Regulatory unpredictability remains a central risk, especially in vapor and modern oral categories where illicit trade and policy shifts can rapidly alter market dynamics. Competitive intensity in heated products and potential slowdowns in premium innovation adoption could pressure growth. Currency volatility, inflation, and the pace of enforcement in key markets (notably U.S. and Europe) will shape both top-line and margin outcomes. The company’s guidance is predicated on stable to improving regulatory environments and successful execution of productivity programs.

Forward Outlook

For Q1 2026, BTI guided to:

  • Low double-digit new category revenue growth, led by modern oral.
  • Continued margin stability as productivity savings ramp and APMIA drag lessens.

For full-year 2026, management maintained guidance:

  • Mid-term algorithm: 3-5% revenue growth, 4-6% adjusted profit from operations growth, 5-8% adjusted diluted EPS growth, with 2026 expected at the lower end of the range and profit performance weighted to the second half.

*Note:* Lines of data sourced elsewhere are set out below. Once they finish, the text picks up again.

[config.mk]
export PLATFORM = sky130hd
export DESIGN_NAME = uart_rx_frame
export DESIGN_NICKNAME = d
export VERILOG_FILES = /design/src/rtl/uart_rx_frame.sv
export SDC_FILE = /design/constraint.sdc
export NUM_CORES = 1
export LEC_CHECK = 0
export BUFFER_PORTS_ARGS = -buffer_cell sky130_fd_sc_hd__buf_2
export CAP_MARGIN = 0
export CELL_PAD_IN_SITES_DETAIL_PLACEMENT = 1
export CELL_PAD_IN_SITES_GLOBAL_PLACEMENT = 2
export CORE_MARGIN = 3
export CORE_UTILIZATION = 41
export DETAILED_ROUTE_END_ITERATION = 6
export GPL_ROUTABILITY_DRIVEN = 0
export PLACE_DENSITY_LB_ADDON = 0.1
export SLEW_MARGIN = 10
export SYNTH_ARGS = -nofsm -noshare
export SYNTH_HDL_FRONTEND = slang
export SYNTH_SLANG_ARGS = --single-unit
[constraint.sdc]
create_clock -name clk -period 3.6 [get_ports clk]
set_input_delay 0.18 -clock clk [delete_from_list [all_inputs] [get_ports clk]]
set_output_delay 0.18 -clock clk [all_outputs]
set_load 0.005 [all_outputs]
`src/rtl/pipe_datapath.sv`:
```
// pipe_datapath: three-stage (issue/EX/WB) ALU datapath with register file.
// Optional forwarding when PIPE_DATAPATH_FORWARD_EN is defined, else hazards stall.
module pipe_datapath #(
    parameter int A_WIDTH = 5,
    parameter int D_WIDTH = 32
) (
    input  logic               clk,
    input  logic               rst_n,
    input  logic               in_valid,
    output logic               in_ready,
    input  logic [A_WIDTH-1:0] rs1,
    input  logic [A_WIDTH-1:0] rs2,
    input  logic [A_WIDTH-1:0] rd,
    input  logic               reg_write,
    input  logic               alu_src,
    input  logic [D_WIDTH-1:0] imm,
    input  logic [2:0]         alu_ctrl,
    output logic [D_WIDTH-1:0] result,
    output logic               result_valid,
    output logic [A_WIDTH-1:0] result_rd,
    output logic               eq,
    output logic [D_WIDTH-1:0] a0
);

    localparam int NREG = 1 << A_WIDTH;
    localparam int SH   = $clog2(D_WIDTH);

    logic [D_WIDTH-1:0] regs [NREG];

    logic               ex_valid;
    logic               ex_we;
    logic [A_WIDTH-1:0] ex_rd;
    logic [2:0]         ex_ctrl;
    logic [D_WIDTH-1:0] ex_op1;
    logic [D_WIDTH-1:0] ex_op2;

    logic               wb_valid;
    logic               wb_we;
    logic [A_WIDTH-1:0] wb_rd;
    logic [D_WIDTH-1:0] wb_result;
    logic               wb_eq;

    logic [D_WIDTH-1:0] alu_out;
    logic [D_WIDTH-1:0] rf1;
    logic [D_WIDTH-1:0] rf2;
    logic [D_WIDTH-1:0] src1;
    logic [D_WIDTH-1:0] src2;
    logic [D_WIDTH-1:0] op2;
    logic               use2;
    logic               ex_m1;
    logic               ex_m2;
    logic               wb_m1;
    logic               wb_m2;
    logic               issue;

    // hazard matching against the writing ops in EX and WB; x0 never matches
    always_comb begin
        use2  = ~alu_src;
        ex_m1 = ex_valid && ex_we && (rs1 != '0) && (rs1 == ex_rd);
        wb_m1 = wb_valid && wb_we && (rs1 != '0) && (rs1 == wb_rd);
        ex_m2 = use2 && ex_valid && ex_we && (rs2 != '0) && (rs2 == ex_rd);
        wb_m2 = use2 && wb_valid && wb_we && (rs2 != '0) && (rs2 == wb_rd);
        rf1   = (rs1 == '0) ? '0 : regs[rs1];
        rf2   = (rs2 == '0) ? '0 : regs[rs2];
    end

`ifdef PIPE_DATAPATH_FORWARD_EN
    // operand select with bypass; the younger EX result wins over WB
    always_comb begin
        src1     = ex_m1 ? alu_out : (wb_m1 ? wb_result : rf1);
        src2     = ex_m2 ? alu_out : (wb_m2 ? wb_result : rf2);
        in_ready = 1'b1;
    end
`else
    // operands straight from the file; hold off issue until the producer retires
    always_comb begin
        src1     = rf1;
        src2     = rf2;
        in_ready = !(in_valid && (ex_m1 || wb_m1 || ex_m2 || wb_m2));
    end
`endif

    assign op2   = alu_src ? imm : src2;
    assign issue = in_valid && in_ready;

    // EX-stage ALU
    always_comb begin
        alu_out = '0;
        unique case (ex_ctrl)
            3'b000: alu_out = ex_op1 + ex_op2;
            3'b001: alu_out = ex_op1 - ex_op2;
            3'b010: alu_out = ex_op1 & ex_op2;
            3'b011: alu_out = ex_op1 | ex_op2;
            3'b100: alu_out = ex_op1 ^ ex_op2;
            3'b101: alu_out = ex_op1 << ex_op2[SH-1:0];
            3'b110: alu_out = ex_op1 >> ex_op2[SH-1:0];
            3'b111: alu_out = {{(D_WIDTH-1){1'b0}},
                               ($signed(ex_op1) < $signed(ex_op2))};
            default: alu_out = '0;
        endcase
    end

    // issue into EX: capture operands and control
    always_ff @(posedge clk) begin
        if (!rst_n) begin
            ex_valid <= 1'b0;
            ex_we    <= 1'b0;
            ex_rd    <= '0;
            ex_ctrl  <= '0;
            ex_op1   <= '0;
            ex_op2   <= '0;
        end else begin
            ex_valid <= issue;
            if (issue) begin
                ex_we   <= reg_write;
                ex_rd   <= rd;
                ex_ctrl <= alu_ctrl;
                ex_op1  <= src1;
                ex_op2  <= op2;
            end
        end
    end

    // EX to WB: register ALU result and compare flag
    always_ff @(posedge clk) begin
        if (!rst_n) begin
            wb_valid  <= 1'b0;
            wb_we     <= 1'b0;
            wb_rd     <= '0;
            wb_result <= '0;
            wb_eq     <= 1'b0;
        end else begin
            wb_valid <= ex_valid;
            if (ex_valid) begin
                wb_we     <= ex_we;
                wb_rd     <= ex_rd;
                wb_result <= alu_out;
                wb_eq     <= (ex_op1 == ex_op2);
            end
        end
    end

    // register file write-back; reset wins so in-flight ops never land
    always_ff @(posedge clk) begin
        if (!rst_n) begin
            for (int i = 0; i < NREG; i++) regs[i] <= '0;
        end else if (wb_valid && wb_we && (wb_rd != '0)) begin
            regs[wb_rd] <= wb_result;
        end
    end

    assign result       = wb_result;
    assign result_valid = wb_valid;
    assign result_rd    = wb_rd;
    assign eq           = wb_eq;
    assign a0           = regs[10];

endmodule

```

Management highlighted several factors that will influence performance:

  • Rollout of premium innovations (VeloShift, Glow Hilo, VIUS Ultra) and continued investment in new category capacity.
  • Regulatory enforcement progress in vapor, especially in the U.S., and resource reallocation away from structurally challenged markets.

Takeaways

BTI’s Q4 2025 results confirm accelerating momentum in smokeless categories, with modern oral and premium innovation driving a visible shift in business mix and profit contribution.

  • Transformation Validation: Modern oral and new category strength are now material to group profit, supporting the pivot away from combustibles.
  • Execution and Capital Discipline: Productivity gains and targeted investment are balancing margin preservation with innovation-led growth.
  • Regulatory and Regional Watchpoints: The pace and breadth of regulatory enforcement and market exits will shape the durability of BTI’s growth and cash flow narrative in 2026 and beyond.

Conclusion

BTI’s transformation is gaining real traction, with modern oral and premium innovation now driving both top-line and bottom-line momentum. Execution in new categories and regulatory navigation remain critical, but the company enters 2026 with a more resilient, cash-generative, and future-focused business model.

Industry Read-Through

BTI’s results signal a decisive shift for the global nicotine industry: Modern oral is emerging as the fastest-growing and most profitable smokeless segment, with regulatory clarity and premium innovation as key differentiators. Illicit trade and regulatory drag continue to fragment the vapor landscape, reinforcing the need for scale players to focus on markets with enforceable rules and premium value pools. Legacy combustibles still provide cash for transformation, but the pace of category transition and cost discipline will separate leaders from laggards. Other tobacco and nicotine companies should note the increasing importance of productivity programs and targeted market exits in managing volatility and funding growth.